_Work order_: Each line holding the string "shrinks" is to be copied from the data.

*** Opening of Exercise data ***

Setup of JK:
// TOP_BRIDGE
module TOP_BRIDGE(
   input Hclk, Hresetn,
                     input [1:0]       Htrans,
                     input [31:0]       Haddr,
                     input [31:0]       Hwdata,
                     input [1:0]       Hburst,
                     input             Hwrite,
                     input             Hsel,
                     input             Pready,
                     input [31:0]      Prdata,
                     output Psel,
                     output [31:0] Paddr,
                     output [31:0] Pdata,
                     output [31:0] rdata_temp,
                     output Pwrite,
                     output Penable
    );
                    wire [31:0]  Haddr_temp;
                    wire [31:0]  Hwdata_temp;
                    wire         valid;
                    wire         Hwrite_temp;
                    wire [31:0]  data_temp;
                    wire [32:0]  addr_temp;
                    wire         transfer;
                    wire         full;
                    wire         Hready;
                    assign Hready = !full;
                    AHB_MASTER AS (
                      .Hclk(Hclk),
                      .Hresetn(Hresetn),
                      .Htrans(Htrans),
                      .Haddr(Haddr),
                      .Hwdata(Hwdata),
                      .Hburst(Hburst),
                      .Hwrite(Hwrite), 
                      .Hsel(Hsel), 
                      .Hready(Hready),
                      .Haddr_temp(Haddr_temp),
  ...
Settings: LEC_CHECK=0, CAP_MARGIN=20, CORE_ASPECT_RATIO=1.02, CORE_MARGIN=4, CORE_UTILIZATION=40, GPL_ROUTABILITY_DRIVEN=0, HOLD_SLACK_MARGIN=0.06, MIN_ROUTING_LAYER=met2, PLACE_DENSITY_LB_ADDON=0.29, SETUP_SLACK_MARGIN=0.17, SLEW_MARGIN=15; clock period 5.0 ns.
run.sh (not shown) runs the stock make flow with config.mk's settings and CLKGATE_MAP_FILE=.
The following lists how MS was set up differently from JK:
- an added ABC_AREA of 1
- a deleted CORE_ASPECT_RATIO that had been 1.02
- a deleted HOLD_SLACK_MARGIN that had been 0.06
- a change of SLEW_MARGIN from 15 to 20
- a change of CORE_MARGIN from 4 to 2
- a deleted MIN_ROUTING_LAYER that had been met2
- a deleted PLACE_DENSITY_LB_ADDON that had been 0.29
- a change of CORE_UTILIZATION from 40 to 72
- an added PLACE_DENSITY of 0.6
- an added CTS_CLUSTER_DIAMETER of 400
- a deleted GPL_ROUTABILITY_DRIVEN that had been 0
- a deleted SETUP_SLACK_MARGIN that had been 0.17
- a change of the clock period (ns, I/O delays scaled along) from 5.0 to 2.85
Findings:
- Complete run, failing final checks: MS, reason negative setup slack.
- Setup slack (higher): JK
- Comparing share of the clock period used by the worst path for MS and JK, the smaller number came from JK.
- Diff JK -> MS: internal power of the cells saw an increase, number of cell instances after yosys synthesis now sits higher.
- Looking only at post-synthesis simple-gate area fraction, and setting everything else aside, the higher value of MS and JK goes to MS.
- Top fanout value on the critical path was higher in the run labelled JK.
- A largest family of logic cells by area of multiplexers is what JK shows, while AND-OR/OR-AND gates belongs to MS.
- Against JK, MS comes in 11 points higher on global-route usage.
- The wire length of the first global-routing pass number comes out higher for MS vs JK.
- Combinational share of power: MS vs JK up 2.1 points
== v31 ==
## axi_s_to_fifos
module axi_s_to_fifos #(
    parameter integer FIFO_DEPTH = 32,
    parameter integer C_DATA_WIDTH = 32
)(
    input  logic                     clk,
    input  logic                     nrst,
    input  logic [31:0]  awaddr,
    input  logic [3:0]               awprot,
    input  logic                     awvalid,
    output logic                     awready,
    input  logic [C_DATA_WIDTH-1:0]  wdata,
    input  logic [C_DATA_WIDTH/8-1:0] wstrb,
    input  logic                     wvalid,
    output logic                     wready,
    output logic [1:0]               bresp,
    output logic                     bvalid,
    input  logic                     bready,
    input  logic [31:0]  araddr,
    input  logic [3:0]               arprot,
    input  logic                     arvalid,
    output logic                     arready,
    output logic [C_DATA_WIDTH-1:0]  rdata,
    output logic [1:0]               rresp,
    output logic                     rvalid,
    input  logic                     rready,
    input logic [C_DATA_WIDTH-1:0]  fifo_wdata,
    output logic                    fifo_full,
    output logic                    fifo_almost_full,
    input logic                     fifo_wena,
    output logic [C_DATA_WIDTH-1:0] fifo_rdata,
    output logic                    fifo_empty,
    output logic                    fifo_almost_empty,
    input logic                     fifo_rena
);
Size: roughly 7300 cells after synthesis, ~2200 flip-flops, roughly 230 I/O pins.
clock: 4.03 ns
lec_check: 0
cap_margin: 35
core_aspect_ratio: 0.71
core_margin: 2
core_utilization: 72
cts_cluster_diameter: 55
cts_cluster_size: 88
hold_slack_margin: 0.29
place_density_lb_addon: 0.04
setup_slack_margin: 1.15
slew_margin: 20
tns_end_percent: 65
run.sh (not shown) runs the stock make flow with config.mk's settings and CLKGATE_MAP_FILE=.
The layout from v31, despite a flow that completed every stage, fails the layout checks, with the failing checks listed as setup timing.
Setup changes, v31 to v38
- removing CTS_CLUSTER_SIZE (formerly 88)
- changing CAP_MARGIN from 35 to 20
- removing TNS_END_PERCENT (formerly 65)
- removing CTS_CLUSTER_DIAMETER (formerly 55)
- removing SETUP_SLACK_MARGIN (formerly 1.15)
- removing PLACE_DENSITY_LB_ADDON (formerly 0.04)
- removing CORE_ASPECT_RATIO (formerly 0.71)
- changing CORE_UTILIZATION from 72 to 40
- removing HOLD_SLACK_MARGIN (formerly 0.29)
- changing the clock period (ns, I/O delays scaled along) from 4.03 to 7.26
Results
No crash in v31: every stage finished, but the layout fails its final checks due to setup timing.
v38 went all the way through the flow, and no timing, DRC or antenna check failed.
Compared to v31, the router laid down less metal wire for v38.
Final hold slack was lower in v38 than in v31.
Power delta (v38 − v31): favourable
Total track usage delta for v38 relative to v31: 23 points lower
v38: fraction of area in clock buffers and inverters 2.7 points above v31
Internal power of the cells: v38 better than v31
Measured against each other, v31 and v38 differ in required time of the worst setup path, the higher figure coming from v38.
v31 reports its launching element of the worst setup path as read_index_fifo[0] while v38 reports read_index_fifo[4].
The inputs of v49 differ from those of v38 as listed below.
- CORE_UTILIZATION: 40 -> 46
Results
- Cmp v38 and v49 / global-route usage / lower: v38
- The cell count number comes out lower for v49 vs v38.
- v49 went all the way through synthesis, placement and routing and the layout is clean on timing, DRC and antenna.
- v38 completed every stage of the flow, and the final layout passed the timing, DRC and antenna checks.
- Comparing v38 and v49, the higher area growth from synthesis to final layout was measured on v38.
- In the tables for v38 and v49, met3 wire length reads higher with v38.
- As far as number of synthesized flops with an enable pin goes, v38 and v49 are indistinguishable; the numbers are identical.
For v4, these inputs were changed with respect to v49:
- HOLD_SLACK_MARGIN now 0.14, previously not set
- ABC_AREA now 1, previously not set
- CTS_CLUSTER_SIZE now 28, previously not set
- CORE_UTILIZATION now 53, was 46
- CORE_ASPECT_RATIO now 1.33, previously not set
- the clock period (ns, I/O delays scaled along) now 8.0, was 7.26
==> results <==
Re utilization: v49 and v4 aren't equal, and the lower value belongs to v49. Post-route setup TNS: v49 vs v4 identical. Against v49, placed wire-length estimate after detailed placement in v4 fell by a few percent. Of v49 and v4, the run reporting the higher clock share of power was v49. v49 -> v4: detailed-route wire length decreased by a few percent. Relative area of non-clock buffer cells in the final design for v4: 0.40 points down relative to v49.
Here is what was changed in the inputs of v30 compared with v4.
- removing ABC_AREA (formerly 1)
- changing CTS_CLUSTER_SIZE from 28 to 14
- removing CORE_ASPECT_RATIO (formerly 1.33)
- changing CORE_UTILIZATION from 53 to 72
- removing HOLD_SLACK_MARGIN (formerly 0.14)
- changing the clock period (ns, I/O delays scaled along) from 8.0 to 4.03
Findings:
The flow did not stop early for v4: all stages ran, and the layout cleared the timing, DRC and antenna checks.
In v30 the implementation ran to completion but is not tape-out ready, as the final checks report setup timing.
End-of-flow core utilization: v30 vs v4 up 26 points
Per the comparison of v30 with v4, routing usage on met3 went up; post-synthesis cell area saw a decrease; total detailed-routing wirelength rose about 2.3%; placeable core area fell by about 30%.
v30 vs v4: cell count in the Yosys report down by more than a quarter
v4 vs v30, dominant kind of combinational cell: simple AND/OR/NAND/NOR gates vs multiplexers
Comparing detailed-route wire length on metal 1 for v30 and v4, the smaller number came from v30.
Delta (v30 minus v4): proportion of total power due to net switching decreased by 6.0 points relative to the old numbers; wire length of the first global-routing pass went down by 2.3%.

========
Starting RTL as in the previous note.
Settings: LEC_CHECK=0, ABC_AREA=1, CAP_MARGIN=20, CORE_ASPECT_RATIO=1.33, CORE_MARGIN=2, CORE_UTILIZATION=53, CTS_CLUSTER_SIZE=25, SLEW_MARGIN=20; clock period 8.0 ns.
The starting point passed the timing, DRC and antenna checks.
Change:
- ABC_AREA: 1 -> unset
- CORE_ASPECT_RATIO: 1.33 -> unset
- CORE_UTILIZATION: 53 -> 40
- CTS_CLUSTER_SIZE: 25 -> unset
Result: Clock-buffer cell count goes up by 5. Wire length goes up by 5.2%. Sequential share of layout area goes down by 0.23 points. Non-clock buffer count goes up by 48. Via count goes down by about 20%. Setup slack improved by 0.20 ns. Maximum frequency goes up by about 2.7%.
## Module_Wrapper
module Module_Wrapper (
    input logic ACLK,
    input logic ARESETN,
    input  logic [31:0] AWADDR,
    input  logic AWVALID,
    output logic AWREADY,
    input  logic [31:0] WDATA,
    input  logic WVALID,
    output logic WREADY,
    output logic [1:0] BRESP,
    output logic BVALID,
    input  logic BREADY,
    output logic [1:0] SS,
    output logic MOSI,
    output logic SCLK,
    input  logic MISO
);
For scale: ~900 flip-flops, roughly 79 I/O pins, about 0.035 mm2 of cells after synthesis.
==> flow/config.mk <==
export PLATFORM = sky130hd
export DESIGN_NAME = Module_Wrapper
export DESIGN_NICKNAME = Module_Wrapper
export VERILOG_FILES = /design/flow/design.v
export SDC_FILE = /design/flow/constraint.sdc
export NUM_CORES = 4
export LEC_CHECK = 0
export ABC_AREA = 1
export CAP_MARGIN = 20
export CORE_MARGIN = 2
export CORE_UTILIZATION = 70
export PLACE_DENSITY_LB_ADDON = 0.23
export SETUP_SLACK_MARGIN = 0.7
export SLEW_MARGIN = 20
==> flow/constraint.sdc <==
create_clock -name core_clock -period 2.35 [get_ports {ACLK}]
set_input_delay 0.4700 -clock core_clock [delete_from_list [all_inputs] [get_ports {ACLK}]]
set_output_delay 0.4700 -clock core_clock [all_outputs]
set_load 0.01 [all_outputs]
run.sh (not shown) runs the stock make flow with config.mk's settings and CLKGATE_MAP_FILE=.
The baseline completed, yet does not pass: negative setup slack.
Next try:
ABC_AREA = not set   (was 1)
PLACE_DENSITY_LB_ADDON = not set   (was 0.23)
SETUP_SLACK_MARGIN = 0.71   (was 0.7)
clock period = 2.73 ns   (was 2.35 ns; I/O delays follow)
With this change the flow finished clean.
Clock skew is about the same.
Area after synthesis came out lower by 2.5%.
Die area came out lower by 2.4%.
Sequential cell count is unchanged.
Total power goes down by 16%.
Core utilization goes down by 6.0 points.
Setup slack improves by 770 ps.
Final area decreases by 8.9%.
Wire length falls by about 40%.
Clock-buffer cell count climbs by 4.
Next try:
ABC_AREA = 1   (was not set)
SETUP_SLACK_MARGIN = -0.1   (was 0.71)
clock period = 2.19 ns   (was 2.73 ns; I/O delays follow)
Outcome: This time the run produced a layout that fails on negative setup slack; via count climbs by 19%; synthesized area climbs by 2.5%; wire length drops by 11%; global-route usage drops by 2.1 points.
Next try:
CTS_CLUSTER_SIZE = 17   (was not set)
SETUP_SLACK_MARGIN = 0.55   (was -0.1)
clock period = 2.14 ns   (was 2.19 ns; I/O delays follow)
The new run produced a layout that fails on negative setup slack.
Hold slack degrades by 65 ps.
Via count came out higher by roughly a tenth.
Final cell count came out higher by a few percent.
Global-route usage came out higher by 3.2 points.
Non-clock buffer count came out higher by 119.
Sequential share of layout area came out lower by 3.3 points.
Count of clock-buffer cells in the layout came out lower by 7.
Clock power hardly moves.
Synthesized cell count is unchanged.
Core utilization came out higher by 4.6 points.
Die size does not change.
Next try:
ABC_AREA = not set   (was 1)
CTS_CLUSTER_SIZE = not set   (was 17)
clock period = 2.18 ns   (was 2.14 ns; I/O delays follow)
The new run finished but failed the layout checks on negative setup slack.
Sequential share of layout area grows by 1.1 points.
Combinational power decreases by 14%.
Utilization came out higher by 0.59 points.
Power went up by 1.6%.
Cell area went down by 1.8%.
Sequential power went down by about 2%.
Routed wire length fell by 4.2%.
Count of clock-buffer cells in the layout shrinks by 19.
Critical path depth fell by 7.
Next try:
CORE_UTILIZATION = 65   (was 70)
SETUP_SLACK_MARGIN = not set   (was 0.55)
clock period = 3.56 ns   (was 2.18 ns; I/O delays follow)
Now the flow ran to the end with no violations.
Synthesized cell count does not change.
Utilization went down by 12 points.
Count of clock-buffer cells in the layout is higher by 17.
Design area drops by a little under a tenth.
Worst hold slack gets better by 160 ps.
Global-route usage shrinks by 7.7 points.
Area after synthesis is unchanged.
Total power is lower by well over a third.
Critical path depth goes down by 2.
Setup slack improved by 520 ps.
==> trial 49 <==
==> flow/design.v <==
module Booth4(
    input   wire    [63:0]  A,
    input   wire    [2:0]   B_pp,
    output  reg     [64:0]  PP,
    output  wire    E,
    output  wire    S
);
    assign E = ((B_pp == 3'b000) || (A[63] == B_pp[2])) && (B_pp != 3'b111);
    assign S = B_pp[2];
    always @ (*) begin
        case (B_pp)
            3'b000: PP = 65'b0;
            3'b001: PP = {A[63], A};
            3'b010: PP = {A[63], A};
            3'b011: PP = {A, 1'b0};
            3'b100: PP = ~{A, 1'b0};
            3'b101: PP = ~{A[63], A};
            3'b110: PP = ~{A[63], A};
            3'b111: PP = ~65'b0;
        endcase
    end
endmodule
module booth_mul64(
    input   wire    clk,
    input   wire    nrst,
    input   wire    [63:0]  A,
    input   wire    [63:0]  B,
    output  reg     [127:0] P,
    input   wire    start,
    output  wire    ready
);
    localparam S_IDLE = 2'b00;
    localparam S_LOAD = 2'b01;
    localparam S_BUSY = 2'b10;
    localparam S_FINISH = 2'b11;
    reg [1:0] STATE;
    reg [1:0] next_state;
    reg [5:0] count;
    assign ready = (STATE == S_IDLE);
    reg [63:0] A_buf;
    reg [64:0] B_buf;
    reg [67:0] P_cur;
    reg [63:0] P_sft;
    reg [63:0] Ss;
    wire [64:0] PP;
    wire E, S;
    Booth4 enc(A_buf, B_buf[2:0], PP, E, S);
    always @ (*) begin
        next_state = STATE;
        if (STATE == S_IDLE && start == 1'b1)
            next_state = S_LOAD;
        if (STATE == S_LOAD)
            next_state = S_BUSY;
        if (STATE == S_BUSY && count == 6'd31)
            next_state = S_FINISH;
        if (STATE == S_FINISH)
            next_state = S_IDLE;
    end
    always @ (posedge clk or negedge nrst) begin
        if (~nrst) begin
            STATE <= S_IDLE;
        end
        else begin
            STATE <= next_state;
        end
    end
    always @ (posedge clk or negedge nrst) begin
        if (~nrst) begin
            count <= 6'd0;
        end
        else begin
            if (STATE == S_BUSY)
                count <= count + 1;
            else
                count <= 6'd0;
        end
    end
    always @ (posedge clk or negedge nrst) begin
        if (~nrst) begin
            A_buf <= 64'd0;
            B_buf <= 64'd0;
        end
        else begin
            if (next_state == S_LOAD) begin
                A_buf <= A;
                B_buf <= {B, 1'b0};
            end
            else if (STATE == S_BUSY) begin
                B_buf <= B_buf >> 2;
            end
        end
    end
    always @ (posedge clk or negedge nrst) begin
        if (~nrst) begin
            P_cur <= 68'd0;
            P_sft <= 64'd0;
        end
        else begin
            if (STATE == S_BUSY) begin
                if (count == 6'd0)
                    {P_cur, P_sft} <= {(P_cur + {E, ~E, ~E, PP}), P_sft} >> 2;
                else
                    {P_cur, P_sft} <= {(P_cur + {1'b1, E, PP}), P_sft} >> 2;
            end
            else begin
                P_cur <= 68'd0;
                P_sft <= 64'd0;
            end
        end
    end
    always @ (posedge clk or negedge nrst) begin
        if (~nrst) begin
            Ss <= 64'b0;
        end
        else begin
            if (STATE == S_BUSY) begin
                Ss <= {1'b0, S, Ss[63:2]};
            end
            else begin
                Ss <= 64'd0;
            end
        end
    end
    always @ (posedge clk or negedge nrst) begin
        if (~nrst) begin
            P <= 128'd0;
        end
        else begin
            if (STATE == S_FINISH) begin
                P <= {P_cur[63:0], P_sft} + Ss;
            end
            else if (next_state == S_LOAD) begin
                P <= 128'd0;
            end
        end
    end
endmodule
==> flow/run.sh <==
#!/bin/bash
# the make line also repeats each setting of config.mk as NAME=value (left out here)
make -C /OpenROAD-flow-scripts/flow DESIGN_CONFIG=/design/flow/config.mk WORK_HOME=/design/flow/orfs CLKGATE_MAP_FILE= finish
==> flow/config.mk <==
export PLATFORM = sky130hd
export DESIGN_NAME = booth_mul64
export DESIGN_NICKNAME = booth_mul64
export VERILOG_FILES = /design/flow/design.v
export SDC_FILE = /design/flow/constraint.sdc
export NUM_CORES = 4
export LEC_CHECK = 0
export ABC_AREA = 1
export CAP_MARGIN = 20
export CORE_MARGIN = 2
export CORE_UTILIZATION = 40
export GPL_TIMING_DRIVEN = 0
export SLEW_MARGIN = 20
==> flow/constraint.sdc <==
create_clock -name core_clock -period 6.0 [get_ports {clk}]
set_input_delay 1.2000 -clock core_clock [delete_from_list [all_inputs] [get_ports {clk}]]
set_output_delay 1.2000 -clock core_clock [all_outputs]
set_load 0.01 [all_outputs]
==> trial 18: changes against trial 49 <==
- ABC_AREA: 1 -> default
- GPL_TIMING_DRIVEN: 0 -> default
==> flow/constraint.sdc (replaced) <==
create_clock -name core_clock -period 5.13 [get_ports {clk}]
set_input_delay 1.0260 -clock core_clock [delete_from_list [all_inputs] [get_ports {clk}]]
set_output_delay 1.0260 -clock core_clock [all_outputs]
set_load 0.01 [all_outputs]
==> build 60: changes against trial 49 <==
- CORE_UTILIZATION: 40 -> 72
- CTS_CLUSTER_DIAMETER: default -> 394
- CTS_CLUSTER_SIZE: default -> 10
- GPL_TIMING_DRIVEN: 0 -> default
- PLACE_DENSITY: default -> 0.42
- SETUP_SLACK_MARGIN: default -> 0.26
==> flow/constraint.sdc (replaced) <==
create_clock -name core_clock -period 2.22 [get_ports {clk}]
set_input_delay 0.4440 -clock core_clock [delete_from_list [all_inputs] [get_ports {clk}]]
set_output_delay 0.4440 -clock core_clock [all_outputs]
set_load 0.01 [all_outputs]
==> results <==
| quantity | trial 18 | trial 49 | build 60 |
|---|---|---|---|
| Run status | timing/DRC/antenna clean | timing/DRC/antenna clean | stopped before the end |
| Last stage reached | - | - | clock tree synthesis |
| Wire length of the first global-routing pass | 119200 um | 193700 um | - |
| Part of the cycle the worst path needs | 0.9332 | 0.8103 | - |
| Critical path start-end classification | reg -> reg | reg -> reg | - |
| Hold Buf Count CTS | 0 | 0 | - |
| Power share of the combinational group | 0.525 | 0.564 | - |
| Count of nets left with antenna violations after detail routing | 0 | 0 | - |
| Total Wirelength | 76050 um | 131300 um | - |
| Endpoint of the worst setup timing path | P_cur[63] | P_cur[65] | - |
| Setup Fix Bufs, Post-CTS | 0 | 0 | - |
| Cell count after placement | 3865 | 6162 | 6139 |
| Placer's final routability congestion estimate | 0.9359 | 0.9988 | 1.243 |
| Flip-flop and latch area | 10750 um^2 | 10740 um^2 | - |
| Multiplexer share | 0.02682 | 0 | 0 |
| Final std cell area, no fill | 30240 um^2 | 36570 um^2 | - |

========
==> run C: inputs <==
// booth_mul64: RTL as listed in full above, without the edits since
export LEC_CHECK = 0
export CAP_MARGIN = 20
export CORE_MARGIN = 2
export CORE_UTILIZATION = 70
export SLEW_MARGIN = 20
create_clock -name core_clock -period 5.13 [get_ports {clk}]
run.sh (not shown) runs the stock make flow with config.mk's settings and CLKGATE_MAP_FILE=.
==> inputs of run B, as changes to run C <==
- CAP_MARGIN: 20 -> 25
- CELL_PAD_IN_SITES_DETAIL_PLACEMENT: unset -> 1
- CORE_ASPECT_RATIO: unset -> 0.77
- CORE_UTILIZATION: 70 -> 40
- GPL_TIMING_DRIVEN: unset -> 0
- MIN_ROUTING_LAYER: unset -> met2
- SLEW_MARGIN: 20 -> 40
==> flow/constraint.sdc (replaced) <==
create_clock -name core_clock -period 6.0 [get_ports {clk}]
set_input_delay 1.2000 -clock core_clock [delete_from_list [all_inputs] [get_ports {clk}]]
set_output_delay 1.2000 -clock core_clock [all_outputs]
set_load 0.01 [all_outputs]
==> inputs of run H, as changes to run C <==
- ABC_AREA: unset -> 1
- CORE_UTILIZATION: 70 -> 72
- CTS_CLUSTER_DIAMETER: unset -> 394
- CTS_CLUSTER_SIZE: unset -> 10
- HOLD_SLACK_MARGIN: unset -> 0.3
- PLACE_DENSITY: unset -> 0.42
- SETUP_SLACK_MARGIN: unset -> 0.26
==> flow/constraint.sdc (replaced) <==
create_clock -name core_clock -period 2.22 [get_ports {clk}]
set_input_delay 0.4440 -clock core_clock [delete_from_list [all_inputs] [get_ports {clk}]]
set_output_delay 0.4440 -clock core_clock [all_outputs]
set_load 0.01 [all_outputs]
==> results <==
quantity                                                               run C                      run H                    run B
Result of the run                                    complete, no violations  aborted with a tool error  complete, no violations
Failing step                                                               -       clock tree synthesis                        -
TritonCTS buffer count                                                    45                          -                       49
Met2 track demand over resource                                        67.3%                          -                    47.9%
Compound-Gate Fraction of Synth Area                                   19.1%                      12.7%                    19.1%
Kind of end point of the critical path                                  flop                          -                     flop
Sequential-cell power consumption                                    4.59 mW                          -                  3.94 mW
Cell with the largest stage delay on the worst path                  dfrtp_4                          -                   or4b_4
Gates resized, CTS repair                                                  0                          -                        2
Max-cap violation count                                                    0                          -                        0
Final Hold Slack                                                      475 ps                          -                   426 ps
Number of cells in Yosys stat                                           2898                       4868                     2898
Origin of the critical flop-to-flop path                            B_buf[1]                          -                 B_buf[1]
Layer carrying the most global-route usage                              met2                          -                     met3
Final Skew                                                           25.4 ps                          -                  29.9 ps
Clock group share of total power                                       19.6%                          -                    20.8%
NonClk Buf Share                                                       10.0%                          -                    11.4%
Maximum vdd ir drop                                                 0.405 mV                          -                 0.322 mV
Floorplan die area                                               0.0373 mm^2                0.0445 mm^2              0.0647 mm^2
Unrepaired setup endpoints after global routing                           no                          -                       no
Standard-cell rows                                                        69                         75                       80
Total negative slack for setup checks                                   0 ps                          -                     0 ps
Data arrival time of the worst path                                  5280 ps                          -                  6350 ps
Total routed wire length on the met1 layer                          29600 um                          -                     0 um
Die y size                                                            193 um                     211 um                   224 um

========
==> quartz <==
// booth_mul64: RTL as listed in full above, without the edits since
make LEC_CHECK=0 CAP_MARGIN=20 CORE_MARGIN=2 CORE_UTILIZATION=70 CTS_CLUSTER_SIZE=37 SLEW_MARGIN=20 finish   # period 4.6 ns
==> inputs of sierra, as changes to quartz <==
Settings changed: CORE_UTILIZATION 70 to 71, CTS_CLUSTER_SIZE 37 to unset, SETUP_SLACK_MARGIN set to -0.27.
==> flow/constraint.sdc (replaced) <==
create_clock -name core_clock -period 3.34 [get_ports {clk}]
set_input_delay 0.6680 -clock core_clock [delete_from_list [all_inputs] [get_ports {clk}]]
set_output_delay 0.6680 -clock core_clock [all_outputs]
set_load 0.01 [all_outputs]
==> flow_summary.ini <==
; implementation run metrics
[grt]
met3_usage_pct = 9.67

[job]
cap_violations = 0

[status]
outcome = complete, no violations

[critical_path]
crit_required_ns = 5.05
cp.depth = 15
cp-start-kind = flop

[sta]
worst_hold_slack_ns = 0.414
relSlewSlack_pct = 23.3
hold_viol_final = 0

[placement]
dp.cells = 3513

[power_and_ir_drop]
p_int_mw = 11.1

[finish]
sh_seq_area_pct = 35.9

[clock_network]
postCtsHoldBufs = 0
# the run above: quartz

==> flow_summary.ini <==
; yosys + openroad results
[status]
outcome = stopped before the end
haltStage = global routing (5_1_grt)
stop_error = [ERROR GRT-0116] Global routing finished with congestion. Check the congestion regions in the DRC Viewer.

[placement]
place_area_um2 = 30600
dp.cells = 3799

[synth]
fa_ha_area_share_pct = 5.22
common_cells = 534 x nand2_1, 428 x dfrtp_1, 266 x nor2_1
yosysSeqAreaShare_pct = 42.9
netlist.area_leader.share_pct = 42.7
syn_nets = 3133

[grt]
met3_usage_pct = 58.8

[clock_network]
postCtsHoldBufs = 1
numCtsBuffers = 45
# the run above: sierra

Power figures rest on the tool's default switching activity, not on a simulated workload.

*** Close of Exercise data ***

_Output for this exercise_:
Count of clock-buffer cells in the layout shrinks by 19.
Global-route usage shrinks by 7.7 points.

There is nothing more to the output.